The problem with this is that the types of data needed to be represented for each attribute of a product does not all fall under the same column type. I could represent everything with strings, but $DEITY knows I don't even come close to thinking that's a good solution.
The other solution I've thought of is having the LineItem table have a foreign key to each table that represents a Product type. Unfortunately, this means I would have to check for the existence of each foreign key in my controller. I don't like this very much at all, but I like it marginally better than stuffing every piece of data into one datatype and then dealing with all the conversion stuff outside of the DB.
One other possible solution would be to store the tablename of the product data in a column, but that can't possibly be a good thing to do, can it? I lose the capability of the db to link stuff together, and it strikes me as akin to using eval() where it's not needed -- and we all know that eval() isn't really needed very often.
I want to be able to say "give me the line item, and then the extended info for that line item", and have the correct set of information for various product types.
So, people who actually know what they're doing with database schema, what should I be doing? How should I be representing this? This seems like it would be a fairly common use case, but I haven't been able to find much info with googling -- is there a common pattern for things like this? Need more info? This can't possibly be outside of the realm of "you can use a RDBMS for this", can it?
Edit: I'm now fairly certain that what I want here is Class Table Inheritance. with an alias in my individual models to "normalize" the link followed to the "info" table for each product type. Unfortunately, the ORM I'm kinda stuck using for this (Doctrine 1.2) doesn't support Class Table Inheritance. I may be able to accomplish something similar with Doctrine's "column aggregation" inheritance, but egh. Anyone think I'm barking way up the wrong tree? I looked over EAV, and I don't think it quite fits the problem -- each set of information about different products is known, although they might be very different from product type A to product type B. The flexibility of EAV may be nice, but it seems like an abuse of the db for a problem like this.
It strikes me that this is a perfect fit for the likes of CouchDB / MongoDB which allow every 'row' to contain different attributes, yet permits indexed lookups. It should be fairly straightforward to build a hybrid structure using MySQL for the rigid relational parts and 'nosql' for the parts of varying shape.

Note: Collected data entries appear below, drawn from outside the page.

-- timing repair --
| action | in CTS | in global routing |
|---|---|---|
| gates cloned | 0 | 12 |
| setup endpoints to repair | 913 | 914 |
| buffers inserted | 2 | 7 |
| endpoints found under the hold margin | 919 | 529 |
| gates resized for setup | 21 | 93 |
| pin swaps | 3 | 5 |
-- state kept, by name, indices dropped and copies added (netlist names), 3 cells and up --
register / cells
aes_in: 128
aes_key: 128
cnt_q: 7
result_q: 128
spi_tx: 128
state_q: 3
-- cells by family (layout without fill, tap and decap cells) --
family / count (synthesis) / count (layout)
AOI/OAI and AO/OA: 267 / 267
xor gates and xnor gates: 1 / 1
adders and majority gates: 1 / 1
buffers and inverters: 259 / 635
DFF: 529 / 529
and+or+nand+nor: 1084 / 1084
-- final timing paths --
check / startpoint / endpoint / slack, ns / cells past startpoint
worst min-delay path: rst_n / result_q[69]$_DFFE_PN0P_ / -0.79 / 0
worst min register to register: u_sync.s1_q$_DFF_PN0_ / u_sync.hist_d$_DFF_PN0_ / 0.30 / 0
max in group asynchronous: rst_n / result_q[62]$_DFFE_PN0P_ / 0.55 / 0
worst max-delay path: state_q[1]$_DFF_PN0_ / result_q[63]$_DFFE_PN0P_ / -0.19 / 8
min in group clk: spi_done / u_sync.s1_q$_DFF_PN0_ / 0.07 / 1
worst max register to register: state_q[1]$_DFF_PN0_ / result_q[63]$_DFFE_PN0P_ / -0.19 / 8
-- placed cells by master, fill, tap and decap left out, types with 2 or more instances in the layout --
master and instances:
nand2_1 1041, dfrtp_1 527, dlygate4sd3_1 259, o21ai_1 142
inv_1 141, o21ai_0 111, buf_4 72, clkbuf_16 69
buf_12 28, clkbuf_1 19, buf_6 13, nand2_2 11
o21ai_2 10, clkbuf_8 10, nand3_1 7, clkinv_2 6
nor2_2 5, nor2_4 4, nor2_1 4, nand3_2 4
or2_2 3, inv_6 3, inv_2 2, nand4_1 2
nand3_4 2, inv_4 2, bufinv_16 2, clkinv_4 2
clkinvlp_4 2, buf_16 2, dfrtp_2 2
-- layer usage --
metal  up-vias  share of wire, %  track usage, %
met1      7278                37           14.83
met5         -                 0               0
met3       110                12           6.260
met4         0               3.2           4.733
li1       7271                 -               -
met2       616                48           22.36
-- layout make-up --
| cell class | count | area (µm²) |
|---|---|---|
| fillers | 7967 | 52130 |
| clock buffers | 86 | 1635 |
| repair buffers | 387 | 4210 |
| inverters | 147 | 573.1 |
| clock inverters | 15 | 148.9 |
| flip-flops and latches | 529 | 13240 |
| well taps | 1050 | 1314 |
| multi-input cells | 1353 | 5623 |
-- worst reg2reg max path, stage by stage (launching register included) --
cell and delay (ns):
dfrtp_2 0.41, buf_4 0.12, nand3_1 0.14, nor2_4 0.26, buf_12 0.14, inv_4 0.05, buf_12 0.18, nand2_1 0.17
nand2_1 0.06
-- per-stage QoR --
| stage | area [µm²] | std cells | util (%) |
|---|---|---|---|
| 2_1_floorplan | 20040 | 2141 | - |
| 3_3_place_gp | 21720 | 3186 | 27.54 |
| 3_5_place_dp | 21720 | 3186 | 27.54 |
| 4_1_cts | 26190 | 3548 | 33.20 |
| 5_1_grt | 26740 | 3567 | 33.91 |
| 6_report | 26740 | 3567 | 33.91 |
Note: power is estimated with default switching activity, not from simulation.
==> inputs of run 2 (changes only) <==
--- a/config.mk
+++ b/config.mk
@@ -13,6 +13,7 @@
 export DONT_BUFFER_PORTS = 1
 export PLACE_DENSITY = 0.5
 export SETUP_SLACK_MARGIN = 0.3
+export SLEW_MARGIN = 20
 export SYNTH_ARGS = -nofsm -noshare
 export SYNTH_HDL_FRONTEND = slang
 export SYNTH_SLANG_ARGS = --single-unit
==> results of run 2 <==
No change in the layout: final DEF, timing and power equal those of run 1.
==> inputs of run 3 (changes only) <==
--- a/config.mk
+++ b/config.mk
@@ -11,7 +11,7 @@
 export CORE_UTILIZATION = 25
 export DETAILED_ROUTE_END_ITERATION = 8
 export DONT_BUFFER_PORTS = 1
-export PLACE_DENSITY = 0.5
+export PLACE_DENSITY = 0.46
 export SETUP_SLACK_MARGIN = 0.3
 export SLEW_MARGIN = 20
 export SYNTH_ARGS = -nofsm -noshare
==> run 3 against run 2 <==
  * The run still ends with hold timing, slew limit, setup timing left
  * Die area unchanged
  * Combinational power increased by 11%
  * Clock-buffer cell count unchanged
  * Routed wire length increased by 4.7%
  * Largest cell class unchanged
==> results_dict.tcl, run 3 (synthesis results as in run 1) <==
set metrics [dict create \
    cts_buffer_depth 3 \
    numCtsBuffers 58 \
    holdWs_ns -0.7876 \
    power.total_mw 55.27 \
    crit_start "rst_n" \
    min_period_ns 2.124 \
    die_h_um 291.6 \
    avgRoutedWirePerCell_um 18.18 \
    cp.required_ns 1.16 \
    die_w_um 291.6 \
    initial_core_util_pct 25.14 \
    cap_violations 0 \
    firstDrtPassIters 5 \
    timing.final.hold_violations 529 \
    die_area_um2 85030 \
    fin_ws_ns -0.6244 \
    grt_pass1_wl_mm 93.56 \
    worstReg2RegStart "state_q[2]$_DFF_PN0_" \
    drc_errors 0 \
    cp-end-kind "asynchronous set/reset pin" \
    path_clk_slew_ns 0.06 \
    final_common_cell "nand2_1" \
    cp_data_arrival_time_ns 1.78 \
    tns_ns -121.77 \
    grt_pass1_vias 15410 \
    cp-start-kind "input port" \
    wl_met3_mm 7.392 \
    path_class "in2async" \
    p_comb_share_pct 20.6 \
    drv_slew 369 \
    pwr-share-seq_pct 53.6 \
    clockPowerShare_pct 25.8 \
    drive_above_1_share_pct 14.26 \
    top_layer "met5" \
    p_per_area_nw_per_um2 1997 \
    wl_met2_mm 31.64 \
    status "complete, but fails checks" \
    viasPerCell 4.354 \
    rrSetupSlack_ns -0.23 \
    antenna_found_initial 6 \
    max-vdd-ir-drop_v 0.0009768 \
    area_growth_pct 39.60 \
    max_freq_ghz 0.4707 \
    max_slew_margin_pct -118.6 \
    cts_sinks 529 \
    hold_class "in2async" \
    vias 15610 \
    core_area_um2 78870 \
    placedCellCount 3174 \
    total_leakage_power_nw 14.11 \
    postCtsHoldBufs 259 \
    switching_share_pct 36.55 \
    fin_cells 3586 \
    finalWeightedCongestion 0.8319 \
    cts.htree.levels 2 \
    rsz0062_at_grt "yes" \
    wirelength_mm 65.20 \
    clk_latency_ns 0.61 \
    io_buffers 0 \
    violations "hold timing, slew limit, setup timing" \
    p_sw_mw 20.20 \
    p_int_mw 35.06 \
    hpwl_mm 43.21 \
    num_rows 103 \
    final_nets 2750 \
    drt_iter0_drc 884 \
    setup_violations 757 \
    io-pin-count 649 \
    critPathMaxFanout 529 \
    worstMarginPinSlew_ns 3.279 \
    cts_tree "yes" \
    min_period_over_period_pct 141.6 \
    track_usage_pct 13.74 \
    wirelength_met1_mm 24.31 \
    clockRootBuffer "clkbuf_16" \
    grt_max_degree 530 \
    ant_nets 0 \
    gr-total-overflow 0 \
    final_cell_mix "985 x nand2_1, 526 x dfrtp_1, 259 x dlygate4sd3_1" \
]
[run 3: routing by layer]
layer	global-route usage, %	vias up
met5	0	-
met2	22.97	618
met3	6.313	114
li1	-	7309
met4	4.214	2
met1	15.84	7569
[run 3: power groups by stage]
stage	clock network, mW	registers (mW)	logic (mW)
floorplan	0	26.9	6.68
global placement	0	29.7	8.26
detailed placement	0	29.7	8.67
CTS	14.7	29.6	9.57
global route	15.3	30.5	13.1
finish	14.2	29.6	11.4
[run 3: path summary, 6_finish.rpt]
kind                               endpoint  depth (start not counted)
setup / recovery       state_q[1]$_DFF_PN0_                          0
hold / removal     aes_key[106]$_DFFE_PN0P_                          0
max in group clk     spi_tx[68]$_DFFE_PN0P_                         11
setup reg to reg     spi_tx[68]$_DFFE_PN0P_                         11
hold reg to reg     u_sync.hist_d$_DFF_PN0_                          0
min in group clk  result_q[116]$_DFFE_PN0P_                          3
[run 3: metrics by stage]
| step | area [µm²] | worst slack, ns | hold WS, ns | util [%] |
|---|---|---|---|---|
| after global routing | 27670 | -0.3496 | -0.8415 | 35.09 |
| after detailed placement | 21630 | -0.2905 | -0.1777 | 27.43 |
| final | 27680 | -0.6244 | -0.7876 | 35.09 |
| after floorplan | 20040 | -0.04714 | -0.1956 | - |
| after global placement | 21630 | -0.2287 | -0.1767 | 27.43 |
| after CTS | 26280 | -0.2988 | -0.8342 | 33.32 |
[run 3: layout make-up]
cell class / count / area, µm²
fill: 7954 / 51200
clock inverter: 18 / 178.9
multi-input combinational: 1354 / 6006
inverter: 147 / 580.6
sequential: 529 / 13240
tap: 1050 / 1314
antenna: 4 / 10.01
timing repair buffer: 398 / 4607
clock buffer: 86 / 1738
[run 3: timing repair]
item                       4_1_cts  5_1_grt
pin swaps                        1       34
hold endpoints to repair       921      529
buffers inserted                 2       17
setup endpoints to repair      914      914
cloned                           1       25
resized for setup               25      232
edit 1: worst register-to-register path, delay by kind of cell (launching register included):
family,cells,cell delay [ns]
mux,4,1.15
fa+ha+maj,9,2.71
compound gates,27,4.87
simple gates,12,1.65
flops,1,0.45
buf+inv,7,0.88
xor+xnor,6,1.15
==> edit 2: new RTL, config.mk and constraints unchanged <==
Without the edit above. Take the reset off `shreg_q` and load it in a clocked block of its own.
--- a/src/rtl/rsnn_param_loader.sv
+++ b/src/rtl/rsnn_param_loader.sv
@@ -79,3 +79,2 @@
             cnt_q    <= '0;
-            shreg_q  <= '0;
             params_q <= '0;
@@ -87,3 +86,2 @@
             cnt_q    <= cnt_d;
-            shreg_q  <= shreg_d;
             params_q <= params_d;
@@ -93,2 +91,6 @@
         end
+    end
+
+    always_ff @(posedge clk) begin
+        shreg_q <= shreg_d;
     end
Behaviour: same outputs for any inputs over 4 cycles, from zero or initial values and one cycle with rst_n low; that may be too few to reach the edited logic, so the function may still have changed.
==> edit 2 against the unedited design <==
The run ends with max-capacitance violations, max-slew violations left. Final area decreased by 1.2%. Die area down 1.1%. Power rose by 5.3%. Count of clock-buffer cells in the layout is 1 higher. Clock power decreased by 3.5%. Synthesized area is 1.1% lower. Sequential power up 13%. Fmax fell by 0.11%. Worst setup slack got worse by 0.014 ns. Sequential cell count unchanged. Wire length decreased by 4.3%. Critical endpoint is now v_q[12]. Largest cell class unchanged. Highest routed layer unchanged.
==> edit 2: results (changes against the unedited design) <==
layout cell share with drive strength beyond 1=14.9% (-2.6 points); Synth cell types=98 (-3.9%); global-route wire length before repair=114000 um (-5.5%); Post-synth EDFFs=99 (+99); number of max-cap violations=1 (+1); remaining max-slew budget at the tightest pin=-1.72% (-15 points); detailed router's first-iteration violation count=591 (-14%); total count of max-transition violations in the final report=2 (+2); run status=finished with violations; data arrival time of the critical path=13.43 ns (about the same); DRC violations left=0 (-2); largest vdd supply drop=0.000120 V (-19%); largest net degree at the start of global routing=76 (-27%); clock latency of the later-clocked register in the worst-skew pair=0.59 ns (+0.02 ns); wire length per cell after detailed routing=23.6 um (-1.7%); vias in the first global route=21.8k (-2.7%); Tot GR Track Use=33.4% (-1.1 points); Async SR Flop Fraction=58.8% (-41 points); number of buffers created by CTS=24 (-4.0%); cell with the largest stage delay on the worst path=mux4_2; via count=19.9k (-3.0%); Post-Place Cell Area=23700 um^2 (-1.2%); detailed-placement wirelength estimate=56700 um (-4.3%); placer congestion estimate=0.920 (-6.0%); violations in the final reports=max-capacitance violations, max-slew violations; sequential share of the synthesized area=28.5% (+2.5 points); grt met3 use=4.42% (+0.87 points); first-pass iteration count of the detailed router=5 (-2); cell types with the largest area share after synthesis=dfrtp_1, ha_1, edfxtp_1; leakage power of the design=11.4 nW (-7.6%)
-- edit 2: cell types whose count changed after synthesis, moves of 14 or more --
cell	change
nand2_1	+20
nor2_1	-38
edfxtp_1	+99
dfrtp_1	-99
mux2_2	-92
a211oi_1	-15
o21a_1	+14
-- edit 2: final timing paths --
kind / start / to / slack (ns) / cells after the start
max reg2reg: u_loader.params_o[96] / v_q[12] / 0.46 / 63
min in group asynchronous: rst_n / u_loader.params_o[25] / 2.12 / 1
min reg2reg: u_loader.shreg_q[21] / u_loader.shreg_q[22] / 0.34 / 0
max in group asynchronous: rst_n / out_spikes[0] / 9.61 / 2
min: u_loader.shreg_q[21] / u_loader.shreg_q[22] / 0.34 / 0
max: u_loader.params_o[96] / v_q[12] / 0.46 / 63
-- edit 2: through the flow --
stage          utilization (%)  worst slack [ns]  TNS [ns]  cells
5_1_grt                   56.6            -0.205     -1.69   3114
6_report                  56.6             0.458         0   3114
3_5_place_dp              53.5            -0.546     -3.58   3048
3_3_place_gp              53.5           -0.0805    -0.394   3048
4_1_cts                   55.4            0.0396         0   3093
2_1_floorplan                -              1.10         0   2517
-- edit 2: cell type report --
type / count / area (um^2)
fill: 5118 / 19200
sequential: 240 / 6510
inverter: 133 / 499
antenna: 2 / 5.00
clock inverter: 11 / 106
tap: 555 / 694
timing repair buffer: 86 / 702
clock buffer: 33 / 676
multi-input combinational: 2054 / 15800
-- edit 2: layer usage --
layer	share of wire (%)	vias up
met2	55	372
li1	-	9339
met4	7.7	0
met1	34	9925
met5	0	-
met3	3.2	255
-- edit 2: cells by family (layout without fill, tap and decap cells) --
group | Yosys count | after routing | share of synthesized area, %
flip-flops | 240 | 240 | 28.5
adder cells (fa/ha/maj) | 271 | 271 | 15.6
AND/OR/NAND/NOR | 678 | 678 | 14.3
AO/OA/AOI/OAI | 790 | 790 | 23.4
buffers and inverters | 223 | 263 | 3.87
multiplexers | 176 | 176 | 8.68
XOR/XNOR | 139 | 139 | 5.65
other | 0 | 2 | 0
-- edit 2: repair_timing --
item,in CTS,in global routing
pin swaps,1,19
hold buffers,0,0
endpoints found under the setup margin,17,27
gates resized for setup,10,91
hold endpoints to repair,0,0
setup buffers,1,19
<file path="config.mk">
export PLATFORM = sky130hd
export DESIGN_NAME = rle_flash_prefetch
export DESIGN_NICKNAME = d
export VERILOG_FILES = /design/src/rtl/rle_flash_prefetch.sv
export SDC_FILE = /design/constraint.sdc
export NUM_CORES = 1
export LEC_CHECK = 0
export ABC_AREA = 1
export BUFFER_PORTS_ARGS = -buffer_cell sky130_fd_sc_hd__buf_2
export CAP_MARGIN = 5
export CORE_ASPECT_RATIO = 1.1
export CORE_MARGIN = 5
export CORE_UTILIZATION = 40
export CTS_CLUSTER_SIZE = 16
export DETAILED_ROUTE_END_ITERATION = 10
export PLACE_DENSITY = 0.57
export SYNTH_ARGS = -nofsm -noshare
export SYNTH_HDL_FRONTEND = slang
export SYNTH_SLANG_ARGS = --single-unit
</file>
<file path="constraint.sdc">
create_clock -name clk -period 5.7 [get_ports clk]
set_input_delay 0.57 -clock clk [delete_from_list [all_inputs] [get_ports clk]]
set_output_delay 0.57 -clock clk [all_outputs]
set_load 0.02 [all_outputs]
</file>
$ cat config.mk
export PLATFORM = sky130hd
export DESIGN_NAME = multdiv_iter
export DESIGN_NICKNAME = d
export VERILOG_FILES = /design/src/rtl/multdiv_iter.sv
export SDC_FILE = /design/constraint.sdc
export NUM_CORES = 1
export LEC_CHECK = 0
export ABC_CLOCK_PERIOD_IN_PS = 3900
export BUFFER_PORTS_ARGS = -buffer_cell sky130_fd_sc_hd__buf_4
export CAP_MARGIN = 20
export CORE_MARGIN = 2
export CORE_UTILIZATION = 30
export DETAILED_ROUTE_END_ITERATION = 8
export SETUP_SLACK_MARGIN = 0.15
export SLEW_MARGIN = 20
export SYNTH_ARGS = -nofsm -noshare
export SYNTH_HDL_FRONTEND = slang
export SYNTH_SLANG_ARGS = --single-unit
$ cat constraint.sdc
create_clock -name clock -period 3.9 [get_ports clock]
set_input_delay 0.195 -clock clock [delete_from_list [all_inputs] [get_ports clock]]
set_output_delay 0.195 -clock clock [all_outputs]
set_load 0.005 [all_outputs]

Take a look at this discussion.
Assumptions:
You have some specific products you're selling. I.e., you know you're selling crayons, but not spatulas. The customer doesn't come to your site and try to order a product you've never heard of.
The products you're selling have a pre-existing set of attributes. I.e., crayons have color; crayon_boxes have width, height, crayons... The customer doesn't come to your site and try to specify the value for an attribute you've never heard of.
One way to do this (if you're a RBDM purist, please close your eyes now until I tell you to open them again) is to use an attribute string. So the table would be like this:
Products
+ ProductName
+ ProductAttribute
And then a sample record would be like this:
Product Name = "Crayon Box"
Product Attribute = "Height:5 inches;Width:7 inches"
With something like this, parse the name/value pairs in or out as necessary.